He suffers from depression, anxiety, and is unable to get up early in the morning. This inability to wake up has contributed to him losing a job even though he is quite talented in his work.

He has tried the usual depression medications which either zombied him out so bad, he could not stand it, or caused other problems such as suicidal tendencies. You all know the possible side effects of these drugs, and he seemed to exhibit all of them.

I used to think his inability to wake up was just a sheer lack of self discipline, but there is more to it than that. It is literally impossible to wake him up.

I have had him try many things to try help him with this disease, which of course is incurable.

I have not had much luck other than some slight benefits using some supplements.

That all changed recently with one supplement in particular. I had him try Rhodiola Rosea. I had never heard of this until recently, but thought it might help him. It has no known side effects, and has a history of helping with depression in Siberia.

He took some of this supplement, and the difference has been astounding. He is happy and now can sleep at night and more importantly he can get up in the morning. He has much more energy than he has had in a long time, probably ever.  Keep in mind he has not had much success with any other supplement or treatment I have come up with.  He did not expect that this would have any better results.  I was not all that confident either after so many failures.

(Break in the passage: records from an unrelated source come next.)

$ cat config.mk
export PLATFORM = sky130hd
export DESIGN_NAME = serial_subtractor
export DESIGN_NICKNAME = d
export VERILOG_FILES = /design/src/rtl/serial_subtractor.sv
export SDC_FILE = /design/constraint.sdc
export NUM_CORES = 1
export LEC_CHECK = 0
export BUFFER_PORTS_ARGS = -buffer_cell sky130_fd_sc_hd__buf_2
export CORE_MARGIN = 3
export CORE_UTILIZATION = 45
export CTS_CLUSTER_DIAMETER = 40
export DETAILED_ROUTE_END_ITERATION = 16
export PLACE_DENSITY = 0.69
export SLEW_MARGIN = 5
export SYNTH_ARGS = -nofsm -noshare
export SYNTH_HDL_FRONTEND = slang
export SYNTH_SLANG_ARGS = --single-unit
$ cat constraint.sdc
create_clock -name clk -period 2.6 [get_ports clk]
set_input_delay 0.52 -clock clk [delete_from_list [all_inputs] [get_ports clk]]
set_output_delay 0.52 -clock clk [all_outputs]
set_load 0.05 [all_outputs]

I have never seen such a dramatic improvement for anything, from one supplement. It did not help his anxiety much, which is unfortunate, but the depression is gone, and he is able to function again as a normal person.

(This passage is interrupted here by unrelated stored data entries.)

[src/rtl/multicycle_controller_pkg.sv]
// Shared encodings for the multicycle MIPS control path: opcodes, mux selects,
// ALU op classes, controller states and the decoded control word.
package multicycle_controller_pkg;

  localparam logic [5:0] OP_RTYPE = 6'b000000;
  localparam logic [5:0] OP_LW    = 6'b100011;
  localparam logic [5:0] OP_SW    = 6'b101011;
  localparam logic [5:0] OP_BEQ   = 6'b000100;
  localparam logic [5:0] OP_ADDI  = 6'b001000;
  localparam logic [5:0] OP_J     = 6'b000010;

  localparam logic [1:0] ALU_ADD   = 2'b00;
  localparam logic [1:0] ALU_SUB   = 2'b01;
  localparam logic [1:0] ALU_FUNCT = 2'b10;

  localparam logic [1:0] PC_ALU    = 2'b00;
  localparam logic [1:0] PC_ALUOUT = 2'b01;
  localparam logic [1:0] PC_JUMP   = 2'b10;

  localparam logic [1:0] SRCB_B      = 2'b00;
  localparam logic [1:0] SRCB_FOUR   = 2'b01;
  localparam logic [1:0] SRCB_IMM    = 2'b10;
  localparam logic [1:0] SRCB_IMM_SH = 2'b11;

  typedef enum logic [3:0] {
    S_FETCH, S_DECODE, S_MEMADR, S_MEMRD, S_MEMWB, S_MEMWR,
    S_EXECUTE, S_ALUWB, S_BEQ, S_ADDIEX, S_ADDIWB, S_JUMP
  } state_t;

  typedef struct packed {
    logic       mem_req;
    logic       mem_write;
    logic       iord;
    logic       ir_write;
    logic       pc_write;
    logic       branch;
    logic [1:0] pc_src;
    logic       alu_src_a;
    logic [1:0] alu_src_b;
    logic [1:0] alu_op;
    logic       reg_write;
    logic       reg_dst;
    logic       mem_to_reg;
    logic       instr_done;
    logic       illegal_op;
    logic       bus_err;
  } ctrl_t;

  // States that drive the memory and may stall on mem_ready.
  function automatic logic is_mem_state(state_t s);
    return (s == S_FETCH) || (s == S_MEMRD) || (s == S_MEMWR);
  endfunction

endpackage

[src/rtl/multicycle_controller.sv]
// Multicycle MIPS sequencing FSM: Moore control decode with mem_ready wait
// states and a timeout that aborts stalled memory accesses.
module multicycle_controller
  import multicycle_controller_pkg::*;
#(
  parameter int TIMEOUT_CYCLES = 16,
  parameter int TW             = 8
) (
  input  logic       clk,
  input  logic       rst,
  input  logic [5:0] opcode,
  input  logic       zero,
  input  logic       mem_ready,
  output logic       mem_req,
  output logic       mem_write,
  output logic       iord,
  output logic       ir_write,
  output logic       pc_en,
  output logic [1:0] pc_src,
  output logic       alu_src_a,
  output logic [1:0] alu_src_b,
  output logic [1:0] alu_op,
  output logic       reg_write,
  output logic       reg_dst,
  output logic       mem_to_reg,
  output logic       instr_done,
  output logic       illegal_op,
  output logic       bus_err
);

  state_t        state, state_nx;
  logic [TW-1:0] wait_cnt;
  logic          in_mem, timeout;
  ctrl_t         c;

  assign in_mem  = is_mem_state(state);
  // A late mem_ready on the timeout cycle still completes the access.
  assign timeout = in_mem && !mem_ready && (wait_cnt == TW'(TIMEOUT_CYCLES));

  always_ff @(posedge clk) begin
    if (rst) state <= S_FETCH;
    else     state <= state_nx;
  end

  always_ff @(posedge clk) begin
    if (rst)                               wait_cnt <= '0;
    else if (in_mem && !mem_ready && !timeout) wait_cnt <= wait_cnt + TW'(1);
    else                                   wait_cnt <= '0;
  end

  always_comb begin
    state_nx = state;
    case (state)
      S_FETCH:   if (mem_ready) state_nx = S_DECODE;
      S_DECODE: begin
        case (opcode)
          OP_LW, OP_SW: state_nx = S_MEMADR;
          OP_RTYPE:     state_nx = S_EXECUTE;
          OP_BEQ:       state_nx = S_BEQ;
          OP_ADDI:      state_nx = S_ADDIEX;
          OP_J:         state_nx = S_JUMP;
          default:      state_nx = S_FETCH;
        endcase
      end
      S_MEMADR:  state_nx = (opcode == OP_SW) ? S_MEMWR : S_MEMRD;
      S_MEMRD:   if (mem_ready) state_nx = S_MEMWB;
                 else if (timeout) state_nx = S_FETCH;
      S_MEMWR:   if (mem_ready || timeout) state_nx = S_FETCH;
      S_EXECUTE: state_nx = S_ALUWB;
      S_ADDIEX:  state_nx = S_ADDIWB;
      default:   state_nx = S_FETCH;
    endcase
  end

  always_comb begin
    c = '0;
    case (state)
      S_FETCH: begin
        c.mem_req   = 1'b1;
        c.alu_src_b = SRCB_FOUR;
        c.alu_op    = ALU_ADD;
        c.pc_src    = PC_ALU;
        c.ir_write  = mem_ready;
        c.pc_write  = mem_ready;
      end
      S_DECODE: begin
        c.alu_src_b  = SRCB_IMM_SH;
        c.alu_op     = ALU_ADD;
        c.illegal_op = !(opcode inside {OP_RTYPE, OP_LW, OP_SW, OP_BEQ, OP_ADDI, OP_J});
      end
      S_MEMADR, S_ADDIEX: begin
        c.alu_src_a = 1'b1;
        c.alu_src_b = SRCB_IMM;
        c.alu_op    = ALU_ADD;
      end
      S_MEMRD: begin
        c.mem_req = 1'b1;
        c.iord    = 1'b1;
      end
      S_MEMWB: begin
        c.reg_write  = 1'b1;
        c.mem_to_reg = 1'b1;
        c.instr_done = 1'b1;
      end
      S_MEMWR: begin
        c.mem_req    = 1'b1;
        c.mem_write  = 1'b1;
        c.iord       = 1'b1;
        c.instr_done = mem_ready;
      end
      S_EXECUTE: begin
        c.alu_src_a = 1'b1;
        c.alu_src_b = SRCB_B;
        c.alu_op    = ALU_FUNCT;
      end
      S_ALUWB: begin
        c.reg_write  = 1'b1;
        c.reg_dst    = 1'b1;
        c.instr_done = 1'b1;
      end
      S_BEQ: begin
        c.alu_src_a  = 1'b1;
        c.alu_src_b  = SRCB_B;
        c.alu_op     = ALU_SUB;
        c.branch     = 1'b1;
        c.pc_src     = PC_ALUOUT;
        c.instr_done = 1'b1;
      end
      S_ADDIWB: begin
        c.reg_write  = 1'b1;
        c.instr_done = 1'b1;
      end
      S_JUMP: begin
        c.pc_src     = PC_JUMP;
        c.pc_write   = 1'b1;
        c.instr_done = 1'b1;
      end
      default: c = '0;
    endcase
    c.bus_err = timeout;
    if (rst) c = '0;
  end

  assign mem_req    = c.mem_req;
  assign mem_write  = c.mem_write;
  assign iord       = c.iord;
  assign ir_write   = c.ir_write;
  assign pc_en      = c.pc_write | (c.branch & zero);
  assign pc_src     = c.pc_src;
  assign alu_src_a  = c.alu_src_a;
  assign alu_src_b  = c.alu_src_b;
  assign alu_op     = c.alu_op;
  assign reg_write  = c.reg_write;
  assign reg_dst    = c.reg_dst;
  assign mem_to_reg = c.mem_to_reg;
  assign instr_done = c.instr_done;
  assign illegal_op = c.illegal_op;
  assign bus_err    = c.bus_err;

endmodule
[config.mk]
export PLATFORM = sky130hd
export DESIGN_NAME = multicycle_controller
export DESIGN_NICKNAME = d
export VERILOG_FILES = /design/src/rtl/multicycle_controller_pkg.sv /design/src/rtl/multicycle_controller.sv
export SDC_FILE = /design/constraint.sdc
export NUM_CORES = 1
export LEC_CHECK = 0
export ABC_AREA = 0
export CAP_MARGIN = 20
export CELL_PAD_IN_SITES_DETAIL_PLACEMENT = 1
export CELL_PAD_IN_SITES_GLOBAL_PLACEMENT = 1
export CORE_ASPECT_RATIO = 1.1
export CORE_MARGIN = 5
export CORE_UTILIZATION = 46
export CTS_CLUSTER_DIAMETER = 80
export DETAILED_ROUTE_END_ITERATION = 6
export DONT_BUFFER_PORTS = 1
export PLACE_DENSITY_LB_ADDON = 0.1
export SLEW_MARGIN = 20
export SYNTH_ARGS = -nofsm -noshare
export SYNTH_HDL_FRONTEND = slang
export SYNTH_SLANG_ARGS = --single-unit
[constraint.sdc]
create_clock -name clk -period 3.9 [get_ports clk]
set_input_delay 0.78 -clock clk [delete_from_list [all_inputs] [get_ports clk]]
set_output_delay 0.78 -clock clk [all_outputs]
set_load 0.01 [all_outputs]
**After elaboration in Yosys (flattened, before gate mapping)**

Cells that the tools add are included.

- $add $sub $neg: 1
- Equal/unequal tests: 20
- Mux-type cells: 22
- Reductions and logical operators: 21
- Bitwise logic cells: 3

Operators by type and width:

| cell | count |
|---|---|
| case mux 4 bit (5 select lines) | 2 |
| case mux 4 bit (7 select lines) | 1 |
| two-way mux 19 bit | 1 |
| == test 4 x 3 -> 1 bit (second input constant) | 4 |
| == test 4 bit (second input constant) | 4 |
| two-way mux 4 bit | 4 |
| == test 6 bit (second input constant) | 2 |
| two-way mux 1 bit | 10 |
| adder 8 x 1 -> 8 bit (second input constant) | 1 |
| == test 4 x 2 -> 1 bit (second input constant) | 2 |
| == test 8 x 5 -> 1 bit (second input constant) | 1 |
| OR reduction 2 bit | 4 |
| == test 6 x 2 -> 1 bit (second input constant) | 1 |
| == test 6 x 3 -> 1 bit (second input constant) | 1 |
| == test 6 x 4 -> 1 bit (second input constant) | 1 |
| zero test 6 bit | 1 |
| nonzero test 6 bit | 1 |
| OR reduction 3 bit | 2 |
| OR reduction 5 bit | 1 |
| == test 4 x 1 -> 1 bit (second input constant) | 1 |
| zero test 4 bit | 1 |
| case mux 1 bit (2 select lines) | 2 |
| case mux 2 bit (2 select lines) | 1 |
| OR reduction 4 bit | 1 |
| 11 further kinds | 17 |

- Flip-flop bits (word level): 12
- Bits of input ports: 10
- Word-level logic and storage cells: 69

**Longest topological paths before layout**

- Word-level depth: 9
- Depth in mapped cells: 6
- Depth with buffers taken out: 6

**Worst setup path after synthesis**

OpenSTA, ideal clock, no wires.

- Path type: input to output
- Start: input rst
- End: output instr_done
- Stages: 2
- Setup slack: 1,563 ps
- Arrival: 1,557 ps
- Path buffers: 1
- Data required time: 3,120 ps
- Cells stage by stage: clkbuf_1 > a2111oi_0

- Cells in the longest elaborated chain, start to end: 1

Ends and longest elaborated chain:

| item | RTL line | source |
|---|---|---|
| start: declaration | multicycle_controller.sv:10 | `input logic rst,` |
| two-way mux 19 bit | multicycle_controller.sv:141 | `if (rst) c = '0;` |
| end: declaration | multicycle_controller.sv:26 | `output logic instr_done,` |

No other way between the ends.

**Final worst setup path**

- Start: register state[1]
- End: output instr_done

- Cells in the longest elaborated chain, start to end: 4
- Elaborated cells on any way between the ends: 9

Ends and longest elaborated chain:

| item | RTL line | source |
|---|---|---|
| start: declaration | multicycle_controller.sv:31 | `state_t state, state_nx;` |
| start signal: assignment | multicycle_controller.sv:42 | `else state <= state_nx;` |
| == test 4 bit / == test 4 x 3 -> 1 bit (equally long branches) | multicycle_controller.sv:77 | `case (state)` |
| OR reduction 5 bit (no line) | - |  |
| case mux 1 bit (2 select lines) * | multicycle_controller.sv:77 |  |
| two-way mux 19 bit * | multicycle_controller.sv:141 |  |

Every way passes the cells marked *; elsewhere a longest branch is shown, timed or not.

==> metrics <==
status completed; TritonRoute pass-1 iters 4; via count of the first global-routing pass 932; largest area contributor in the netlist dfxtp_1; max-cap viol count 0; Ports 28; Die X 53.7 um; max-slew violations 0; synth top area cells dfxtp_1, nor2_1, nor3_1; most frequent cell after synthesis nor2_1; Critical Path RT 3120 ps; list of most frequent post-synthesis cells nor2_1, dfxtp_1, nor3_1, nand3_1, o21ai_0; crit path time final 3040 ps; maximum vdd ir drop 0.136 mV; DR vias/cell 5.96; sw power 104 uW; area growth from synthesis to layout 2.46%; endpoints failing hold 0; die height 58.1 um; clk root buf clkbuf_4; hold path endpoint wait_cnt[0]; clock buffer count from CTS 3; Overflow after GRT 0; CP Launch Type flip-flop; R2R Path Start state[2]; Post-route DRC 0; final weighted congestion in routability-driven placement 0.792; Reg2Reg Setup Slack 2220 ps; DP Worst Slack 1160 ps; Distinct cells, synth 41; RSZ-0062 raised after global routing false; Final period util 78.0%; Post-synth ARST share 0%; die area 0.00312 mm2; CP arrival 2260 ps; skew final 6.29 ps; P_leak 0.309 nW; Slew headroom 43.2%; Clk Latency, worst-skew pair 270 ps; worst slew pin tran 831 ps; Top FF cell, synth dfxtp_1; Flop pwr share 46.4%; Initial Util 48.4%; row count 17; endpoint class of the critical path primary output; Max H-tree Level 1; Yosys top cell area share 24.8%; Yosys reg bits 12; synthesized area 967 um2; Bufs on Longest Clock Path 2; I/O Buffers 0; Power Internal 216 uW; R2R Path End state[1]; hold-fix buffers at CTS 0; clock slew at reported path FFs 80 ps; setup TNS 0 ps; # clock sinks 12; core area 0.00200 mm2; post-CTS sizing 0; Total Routing Usage GR 17.7%; pin count of the biggest net entering global routing 21; initial antenna violation count 0; share of cells above drive strength 1 10.3%; CTS tree built; Hold Path Origin wait_cnt[0]; Gate Count Post-Synth 130; DPL Wire Length 1920 um; Clk pwr share 29.9%; Worst Hold Depth 1; Worst Path Max Fanout 16; combinational share of power 23.7%; power per cell area 323 mW/mm2; Post-CTS Setup Bufs 0; endpoints failing setup 0; worst hold path class flip-flop to flip-flop; Detailed Route Iter0 Violations 11; r2r worst-path depth 4; Via Count 918; Seq/Total Area, Yosys 24.8%; Synthesized Nets 142; Post-synth EDFFs 0; first-pass GRT wire length 4210 um; Sw Share 32.6%; Fmax achieved 329 MHz; Detail Route Antenna Nets 0; Layout Nets 139; post-detailed-routing wire length 2480 um; Syn. warnings 0; WL/cell 16.1 um; n_diodes 0; setup ws final 859 ps; class of the most critical setup path flip-flop to primary output; Mapped Avg Cell Area 7.44 um2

Crohn's is related to his disease, and some people have both of these diseases.  That is why I think this is worth a try if you suffer from these symptoms.

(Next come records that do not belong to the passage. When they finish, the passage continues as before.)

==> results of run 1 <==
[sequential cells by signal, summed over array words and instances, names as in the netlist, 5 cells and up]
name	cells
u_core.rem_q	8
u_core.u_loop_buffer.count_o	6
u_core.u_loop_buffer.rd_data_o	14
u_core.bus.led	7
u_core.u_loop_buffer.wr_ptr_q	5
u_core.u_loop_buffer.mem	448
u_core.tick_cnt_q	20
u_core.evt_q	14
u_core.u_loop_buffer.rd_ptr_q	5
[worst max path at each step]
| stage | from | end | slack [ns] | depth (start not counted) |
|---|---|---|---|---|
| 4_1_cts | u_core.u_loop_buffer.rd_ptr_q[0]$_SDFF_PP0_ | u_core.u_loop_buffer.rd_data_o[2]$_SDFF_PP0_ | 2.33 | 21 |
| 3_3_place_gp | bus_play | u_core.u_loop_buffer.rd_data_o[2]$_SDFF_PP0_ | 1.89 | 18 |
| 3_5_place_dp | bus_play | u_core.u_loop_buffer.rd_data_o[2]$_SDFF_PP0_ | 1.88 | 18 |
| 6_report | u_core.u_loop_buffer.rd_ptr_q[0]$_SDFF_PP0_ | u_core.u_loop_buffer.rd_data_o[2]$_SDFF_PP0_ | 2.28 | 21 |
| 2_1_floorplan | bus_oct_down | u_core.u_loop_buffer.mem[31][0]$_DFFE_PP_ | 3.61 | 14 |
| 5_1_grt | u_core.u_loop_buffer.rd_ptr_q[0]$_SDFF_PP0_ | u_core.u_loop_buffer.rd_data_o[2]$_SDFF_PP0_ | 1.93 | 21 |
[config.mk]
export PLATFORM = sky130hd
export DESIGN_NAME = arith_wb_scheduler
export DESIGN_NICKNAME = d
export VERILOG_FILES = /design/src/rtl/arith_wb_scheduler.sv
export SDC_FILE = /design/constraint.sdc
export NUM_CORES = 1
export LEC_CHECK = 0
export CORE_MARGIN = 1
export CORE_UTILIZATION = 47
export CTS_BUF_LIST = sky130_fd_sc_hd__clkbuf_2
export CTS_CLUSTER_DIAMETER = 50
export DETAILED_ROUTE_END_ITERATION = 10
export GPL_TIMING_DRIVEN = 0
export HOLD_SLACK_MARGIN = 0.12
export PLACE_DENSITY = 0.82
export SETUP_SLACK_MARGIN = 0.3
export SLEW_MARGIN = 20
export SYNTH_ARGS = -nofsm -noshare
export SYNTH_HDL_FRONTEND = slang
export SYNTH_SLANG_ARGS = --single-unit
[constraint.sdc]
create_clock -name clk -period 8.8 [get_ports clk]
set_clock_uncertainty 0.1 [all_clocks]
set_input_delay 1.76 -clock clk [delete_from_list [all_inputs] [get_ports clk]]
set_output_delay 1.76 -clock clk [all_outputs]
set_load 0.05 [all_outputs]
--- src/flat_wrapper.sv ---
// flat-port wrapper written by rule: the top's interface ports become plain ports
module asi_arb_flat 
#(
    parameter int ARB_MODE = 0,
    parameter int MAX_WAIT = 16,
    parameter int CW       = $clog2(MAX_WAIT + 1)
)
  (usr_clk, usr_reset_n, bus_usr_wrequest, bus_usr_we, bus_usr_wlast, bus_usr_rrequest, bus_usr_re, bus_usr_rlast, bus_usr_wgrant, bus_usr_rgrant, bus_usr_sel, bus_arb_busy, bus_arb_err, bus_state_dbg, bus_wait_w_dbg, bus_wait_r_dbg);
  asi_arb_if bus_i ();
  input logic usr_clk;
  input logic usr_reset_n;
  input wire logic [$bits(bus_i.usr_wrequest)-1:0] bus_usr_wrequest;
  input wire logic [$bits(bus_i.usr_we)-1:0] bus_usr_we;
  input wire logic [$bits(bus_i.usr_wlast)-1:0] bus_usr_wlast;
  input wire logic [$bits(bus_i.usr_rrequest)-1:0] bus_usr_rrequest;
  input wire logic [$bits(bus_i.usr_re)-1:0] bus_usr_re;
  input wire logic [$bits(bus_i.usr_rlast)-1:0] bus_usr_rlast;
  output wire logic [$bits(bus_i.usr_wgrant)-1:0] bus_usr_wgrant;
  output wire logic [$bits(bus_i.usr_rgrant)-1:0] bus_usr_rgrant;
  output wire logic [$bits(bus_i.usr_sel)-1:0] bus_usr_sel;
  output wire logic [$bits(bus_i.arb_busy)-1:0] bus_arb_busy;
  output wire logic [$bits(bus_i.arb_err)-1:0] bus_arb_err;
  output wire logic [$bits(bus_i.state_dbg)-1:0] bus_state_dbg;
  output wire logic [$bits(bus_i.wait_w_dbg)-1:0] bus_wait_w_dbg;
  output wire logic [$bits(bus_i.wait_r_dbg)-1:0] bus_wait_r_dbg;
  assign bus_i.usr_wrequest = bus_usr_wrequest;
  assign bus_i.usr_we = bus_usr_we;
  assign bus_i.usr_wlast = bus_usr_wlast;
  assign bus_i.usr_rrequest = bus_usr_rrequest;
  assign bus_i.usr_re = bus_usr_re;
  assign bus_i.usr_rlast = bus_usr_rlast;
  assign bus_usr_wgrant = bus_i.usr_wgrant;
  assign bus_usr_rgrant = bus_i.usr_rgrant;
  assign bus_usr_sel = bus_i.usr_sel;
  assign bus_arb_busy = bus_i.arb_busy;
  assign bus_arb_err = bus_i.arb_err;
  assign bus_state_dbg = bus_i.state_dbg;
  assign bus_wait_w_dbg = bus_i.wait_w_dbg;
  assign bus_wait_r_dbg = bus_i.wait_r_dbg;
  asi_arb #(.ARB_MODE(ARB_MODE), .MAX_WAIT(MAX_WAIT), .CW(CW)) u_core (.usr_clk(usr_clk), .usr_reset_n(usr_reset_n), .bus(bus_i));
endmodule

I would not even bring it up if he responded slightly to this supplement, but it was a dramatic improvement. He is taking slightly less than twice the recommended dosage, as that works better for him. 

I bought this from Puritans pride, but it is available from many sources.

I ordered some more, as I have a bit of this fatigue thing going on also, likely due to the improper immune function. I gave all of mine to my son, when I found out how well it was working for him.

I doubt it would work for everyone, as nothing ever does, but if even one quarter of the people suffering from these symptoms could be helped, it would be well worth trying it out.

That is all I can tell you at this time.  I will also be watching to see if it helps with his physical symptoms.  I doubt that it will, but I can only hope.

Dan


----------



## Crohn's 35

Thanks for posting this, it is very interesting to say the least!  I know you have alot on your plate, but how do YOU stay sane?  I have to say you are a fighter, and helping yourself as well as your family, puts you in the category of one in a Trillion!  Kudo's!!


----------



## HeatherMN

Thanks for the info Dan-I just ordered from GNC (9.99 super sale for 100 caps) I checked puritan first, but GNC beat them on price this time.
Hope it helps me, if it does I am going to recommend to other family members dealing with similar issues. I wonder if a 10 year old is too young to take it, my son could use a little assitance with focusing in school... He's not ADD or ADHD, just has a tendency to space out sometimes.


----------



## Astra

Thanks Dan
I saw that you had mentioned this in another thread the other day, and I searched for it. Here in the UK Holland & Barrett sell it for £6.00 for 100 capsules. This is in the half price sale.
I intend to buy some on Saturday for me and my boyf, he suffers with depression and low serotonin levels (SAD) and can become very lethargic.
Will let you know how we get on


----------



## D Bergy

I would appreciate any feed back on how it works, or does not work, for anyone trying it.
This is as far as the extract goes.